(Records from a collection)
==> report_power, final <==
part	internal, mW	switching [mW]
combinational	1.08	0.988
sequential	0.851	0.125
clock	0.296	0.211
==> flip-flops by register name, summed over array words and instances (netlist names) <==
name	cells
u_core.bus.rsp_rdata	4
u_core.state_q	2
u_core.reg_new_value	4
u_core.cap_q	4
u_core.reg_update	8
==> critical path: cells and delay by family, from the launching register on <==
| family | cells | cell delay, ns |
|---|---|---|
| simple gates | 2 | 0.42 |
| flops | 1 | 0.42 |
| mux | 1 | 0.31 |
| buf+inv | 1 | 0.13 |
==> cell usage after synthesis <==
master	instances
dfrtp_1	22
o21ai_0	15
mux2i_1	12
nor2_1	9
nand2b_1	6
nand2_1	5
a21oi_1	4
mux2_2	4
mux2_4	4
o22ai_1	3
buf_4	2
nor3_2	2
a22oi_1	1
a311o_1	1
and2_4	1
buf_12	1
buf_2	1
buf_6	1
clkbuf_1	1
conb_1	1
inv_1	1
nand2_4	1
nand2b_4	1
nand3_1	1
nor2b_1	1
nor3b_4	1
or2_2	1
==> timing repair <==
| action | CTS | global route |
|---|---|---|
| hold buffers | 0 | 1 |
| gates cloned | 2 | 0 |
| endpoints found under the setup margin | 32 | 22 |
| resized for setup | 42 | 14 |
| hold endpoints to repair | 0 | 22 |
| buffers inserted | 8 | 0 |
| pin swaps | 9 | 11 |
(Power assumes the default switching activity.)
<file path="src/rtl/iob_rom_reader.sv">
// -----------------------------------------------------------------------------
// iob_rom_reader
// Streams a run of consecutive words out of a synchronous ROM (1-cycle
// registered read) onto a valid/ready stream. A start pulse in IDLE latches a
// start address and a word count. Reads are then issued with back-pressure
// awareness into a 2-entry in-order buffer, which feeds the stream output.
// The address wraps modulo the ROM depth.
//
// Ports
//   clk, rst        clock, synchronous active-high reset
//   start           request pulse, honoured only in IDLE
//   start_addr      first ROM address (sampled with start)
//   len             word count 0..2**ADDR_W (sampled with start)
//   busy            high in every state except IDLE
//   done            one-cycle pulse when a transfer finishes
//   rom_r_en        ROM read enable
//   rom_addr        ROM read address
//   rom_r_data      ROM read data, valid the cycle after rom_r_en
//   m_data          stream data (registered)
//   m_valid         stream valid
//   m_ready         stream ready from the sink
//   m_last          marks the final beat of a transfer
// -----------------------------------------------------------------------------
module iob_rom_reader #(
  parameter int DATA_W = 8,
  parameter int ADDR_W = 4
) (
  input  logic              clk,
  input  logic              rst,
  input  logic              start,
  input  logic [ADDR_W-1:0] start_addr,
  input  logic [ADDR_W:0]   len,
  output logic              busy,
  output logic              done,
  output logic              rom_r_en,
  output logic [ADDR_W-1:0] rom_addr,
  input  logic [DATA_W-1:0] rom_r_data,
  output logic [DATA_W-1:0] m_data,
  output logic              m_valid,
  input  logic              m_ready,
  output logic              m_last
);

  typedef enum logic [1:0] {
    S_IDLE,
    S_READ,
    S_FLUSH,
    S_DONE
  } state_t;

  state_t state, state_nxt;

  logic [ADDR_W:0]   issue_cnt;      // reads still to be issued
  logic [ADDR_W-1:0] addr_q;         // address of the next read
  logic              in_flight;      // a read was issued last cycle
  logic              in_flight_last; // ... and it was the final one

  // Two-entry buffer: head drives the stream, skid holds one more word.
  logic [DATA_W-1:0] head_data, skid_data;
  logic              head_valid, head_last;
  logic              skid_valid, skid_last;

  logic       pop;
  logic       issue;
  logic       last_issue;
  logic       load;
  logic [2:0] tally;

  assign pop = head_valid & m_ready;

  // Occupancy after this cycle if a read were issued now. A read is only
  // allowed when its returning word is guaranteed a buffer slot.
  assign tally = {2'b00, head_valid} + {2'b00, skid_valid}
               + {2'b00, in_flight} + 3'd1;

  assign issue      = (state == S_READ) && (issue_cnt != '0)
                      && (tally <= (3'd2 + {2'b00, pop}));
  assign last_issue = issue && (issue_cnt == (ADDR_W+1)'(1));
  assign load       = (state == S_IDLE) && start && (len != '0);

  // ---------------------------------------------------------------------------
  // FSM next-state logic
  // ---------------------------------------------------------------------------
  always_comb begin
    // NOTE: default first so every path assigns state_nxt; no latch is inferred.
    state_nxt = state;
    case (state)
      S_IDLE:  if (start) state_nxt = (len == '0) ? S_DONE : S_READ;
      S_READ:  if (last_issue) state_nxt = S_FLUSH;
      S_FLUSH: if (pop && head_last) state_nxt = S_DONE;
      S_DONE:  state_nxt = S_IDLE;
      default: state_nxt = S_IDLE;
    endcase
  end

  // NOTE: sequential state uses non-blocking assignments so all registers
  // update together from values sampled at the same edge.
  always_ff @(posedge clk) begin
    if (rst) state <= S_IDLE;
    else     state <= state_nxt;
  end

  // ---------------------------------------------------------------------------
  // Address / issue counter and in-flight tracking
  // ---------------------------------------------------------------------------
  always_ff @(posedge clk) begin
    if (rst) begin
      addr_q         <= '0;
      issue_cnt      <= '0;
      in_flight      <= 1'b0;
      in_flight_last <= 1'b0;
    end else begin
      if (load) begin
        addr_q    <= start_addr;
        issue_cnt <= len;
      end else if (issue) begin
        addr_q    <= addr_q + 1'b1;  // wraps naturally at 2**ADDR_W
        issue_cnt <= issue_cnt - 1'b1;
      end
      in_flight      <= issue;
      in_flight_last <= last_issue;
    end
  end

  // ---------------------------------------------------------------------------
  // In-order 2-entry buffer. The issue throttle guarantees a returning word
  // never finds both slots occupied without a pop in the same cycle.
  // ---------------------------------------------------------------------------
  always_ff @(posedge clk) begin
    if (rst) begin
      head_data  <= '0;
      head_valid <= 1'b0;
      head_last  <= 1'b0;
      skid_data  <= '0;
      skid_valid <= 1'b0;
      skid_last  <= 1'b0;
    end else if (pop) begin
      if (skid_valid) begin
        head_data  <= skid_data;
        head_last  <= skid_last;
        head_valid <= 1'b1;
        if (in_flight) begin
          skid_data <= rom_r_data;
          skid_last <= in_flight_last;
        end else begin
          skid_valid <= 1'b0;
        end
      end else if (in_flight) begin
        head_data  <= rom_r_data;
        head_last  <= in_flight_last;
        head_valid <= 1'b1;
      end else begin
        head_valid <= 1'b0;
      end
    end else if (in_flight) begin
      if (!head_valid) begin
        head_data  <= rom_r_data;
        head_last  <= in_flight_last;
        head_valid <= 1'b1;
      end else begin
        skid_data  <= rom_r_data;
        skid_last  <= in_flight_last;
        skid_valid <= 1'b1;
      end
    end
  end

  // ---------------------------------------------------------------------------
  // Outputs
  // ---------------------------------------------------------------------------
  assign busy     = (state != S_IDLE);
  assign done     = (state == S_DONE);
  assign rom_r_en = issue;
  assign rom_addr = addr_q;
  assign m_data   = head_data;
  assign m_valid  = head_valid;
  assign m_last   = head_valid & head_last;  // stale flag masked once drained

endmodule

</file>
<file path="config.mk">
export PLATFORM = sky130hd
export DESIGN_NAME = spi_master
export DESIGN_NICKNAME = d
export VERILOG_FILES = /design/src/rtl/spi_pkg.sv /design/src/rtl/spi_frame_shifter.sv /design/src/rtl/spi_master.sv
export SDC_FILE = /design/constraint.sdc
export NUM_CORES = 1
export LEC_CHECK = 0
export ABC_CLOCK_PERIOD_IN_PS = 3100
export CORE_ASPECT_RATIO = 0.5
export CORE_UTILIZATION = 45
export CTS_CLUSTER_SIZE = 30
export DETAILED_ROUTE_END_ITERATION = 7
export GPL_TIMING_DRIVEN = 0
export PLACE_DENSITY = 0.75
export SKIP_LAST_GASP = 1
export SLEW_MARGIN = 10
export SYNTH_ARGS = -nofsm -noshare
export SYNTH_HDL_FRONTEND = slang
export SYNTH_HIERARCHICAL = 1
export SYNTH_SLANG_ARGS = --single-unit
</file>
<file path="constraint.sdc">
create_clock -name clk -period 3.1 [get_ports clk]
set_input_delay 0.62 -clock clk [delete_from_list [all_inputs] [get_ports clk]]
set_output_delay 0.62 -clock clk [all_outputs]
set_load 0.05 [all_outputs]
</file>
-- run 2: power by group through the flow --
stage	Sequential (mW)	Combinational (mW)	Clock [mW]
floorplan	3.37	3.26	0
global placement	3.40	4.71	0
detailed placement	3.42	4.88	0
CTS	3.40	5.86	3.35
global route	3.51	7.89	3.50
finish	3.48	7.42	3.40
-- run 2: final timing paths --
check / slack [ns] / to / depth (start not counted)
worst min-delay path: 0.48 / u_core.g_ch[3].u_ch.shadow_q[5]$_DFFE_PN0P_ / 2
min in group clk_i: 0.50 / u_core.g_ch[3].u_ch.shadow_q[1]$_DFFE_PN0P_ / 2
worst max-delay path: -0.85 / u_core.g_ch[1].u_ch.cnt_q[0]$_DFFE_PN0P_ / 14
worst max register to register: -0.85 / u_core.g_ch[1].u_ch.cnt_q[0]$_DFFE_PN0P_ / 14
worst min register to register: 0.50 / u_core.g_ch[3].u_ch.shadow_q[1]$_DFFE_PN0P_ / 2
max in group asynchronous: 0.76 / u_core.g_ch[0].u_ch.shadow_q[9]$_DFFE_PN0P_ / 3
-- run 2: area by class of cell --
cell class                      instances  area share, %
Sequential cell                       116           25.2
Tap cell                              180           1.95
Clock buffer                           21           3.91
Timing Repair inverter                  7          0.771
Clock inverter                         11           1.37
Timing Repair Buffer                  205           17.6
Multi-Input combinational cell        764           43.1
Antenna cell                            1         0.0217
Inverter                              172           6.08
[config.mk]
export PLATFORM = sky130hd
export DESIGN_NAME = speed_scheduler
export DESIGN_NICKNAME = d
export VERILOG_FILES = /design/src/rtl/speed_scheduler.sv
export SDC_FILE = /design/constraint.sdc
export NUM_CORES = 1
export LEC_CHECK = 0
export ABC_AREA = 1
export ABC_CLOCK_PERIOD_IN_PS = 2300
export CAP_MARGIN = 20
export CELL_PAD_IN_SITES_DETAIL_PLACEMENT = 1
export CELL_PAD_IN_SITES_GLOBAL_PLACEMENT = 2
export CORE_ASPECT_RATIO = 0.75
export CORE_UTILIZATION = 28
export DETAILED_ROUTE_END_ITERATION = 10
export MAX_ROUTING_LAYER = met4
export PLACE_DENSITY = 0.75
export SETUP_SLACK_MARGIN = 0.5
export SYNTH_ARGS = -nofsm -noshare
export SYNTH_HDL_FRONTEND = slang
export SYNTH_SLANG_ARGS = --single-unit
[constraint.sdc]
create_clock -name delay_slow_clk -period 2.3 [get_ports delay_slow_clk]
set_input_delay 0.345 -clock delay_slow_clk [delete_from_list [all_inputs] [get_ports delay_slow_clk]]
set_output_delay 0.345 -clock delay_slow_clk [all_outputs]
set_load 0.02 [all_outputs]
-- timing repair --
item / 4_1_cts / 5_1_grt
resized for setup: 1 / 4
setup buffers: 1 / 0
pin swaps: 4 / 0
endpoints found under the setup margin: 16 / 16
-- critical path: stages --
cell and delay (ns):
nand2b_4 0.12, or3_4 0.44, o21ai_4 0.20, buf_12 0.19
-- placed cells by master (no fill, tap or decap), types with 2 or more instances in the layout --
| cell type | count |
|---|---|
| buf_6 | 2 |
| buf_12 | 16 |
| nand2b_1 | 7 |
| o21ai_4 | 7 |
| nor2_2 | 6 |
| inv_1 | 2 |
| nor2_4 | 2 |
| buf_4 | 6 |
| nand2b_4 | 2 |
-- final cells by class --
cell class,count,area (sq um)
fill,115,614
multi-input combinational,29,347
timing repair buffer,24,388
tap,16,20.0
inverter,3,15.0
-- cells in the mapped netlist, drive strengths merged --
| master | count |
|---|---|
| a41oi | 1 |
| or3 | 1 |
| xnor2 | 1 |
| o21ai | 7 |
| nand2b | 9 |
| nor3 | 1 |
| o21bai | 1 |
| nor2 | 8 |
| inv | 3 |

### What you should do
Up to and including the line with "swaps | 9 | 11 |", write out the records above exactly, starting from their first line.

### Your solution
==> report_power, final <==
part	internal, mW	switching [mW]
combinational	1.08	0.988
sequential	0.851	0.125
clock	0.296	0.211
==> flip-flops by register name, summed over array words and instances (netlist names) <==
name	cells
u_core.bus.rsp_rdata	4
u_core.state_q	2
u_core.reg_new_value	4
u_core.cap_q	4
u_core.reg_update	8
==> critical path: cells and delay by family, from the launching register on <==
| family | cells | cell delay, ns |
|---|---|---|
| simple gates | 2 | 0.42 |
| flops | 1 | 0.42 |
| mux | 1 | 0.31 |
| buf+inv | 1 | 0.13 |
==> cell usage after synthesis <==
master	instances
dfrtp_1	22
o21ai_0	15
mux2i_1	12
nor2_1	9
nand2b_1	6
nand2_1	5
a21oi_1	4
mux2_2	4
mux2_4	4
o22ai_1	3
buf_4	2
nor3_2	2
a22oi_1	1
a311o_1	1
and2_4	1
buf_12	1
buf_2	1
buf_6	1
clkbuf_1	1
conb_1	1
inv_1	1
nand2_4	1
nand2b_4	1
nand3_1	1
nor2b_1	1
nor3b_4	1
or2_2	1
==> timing repair <==
| action | CTS | global route |
|---|---|---|
| hold buffers | 0 | 1 |
| gates cloned | 2 | 0 |
| endpoints found under the setup margin | 32 | 22 |
| resized for setup | 42 | 14 |
| hold endpoints to repair | 0 | 22 |
| buffers inserted | 8 | 0 |
| pin swaps | 9 | 11 |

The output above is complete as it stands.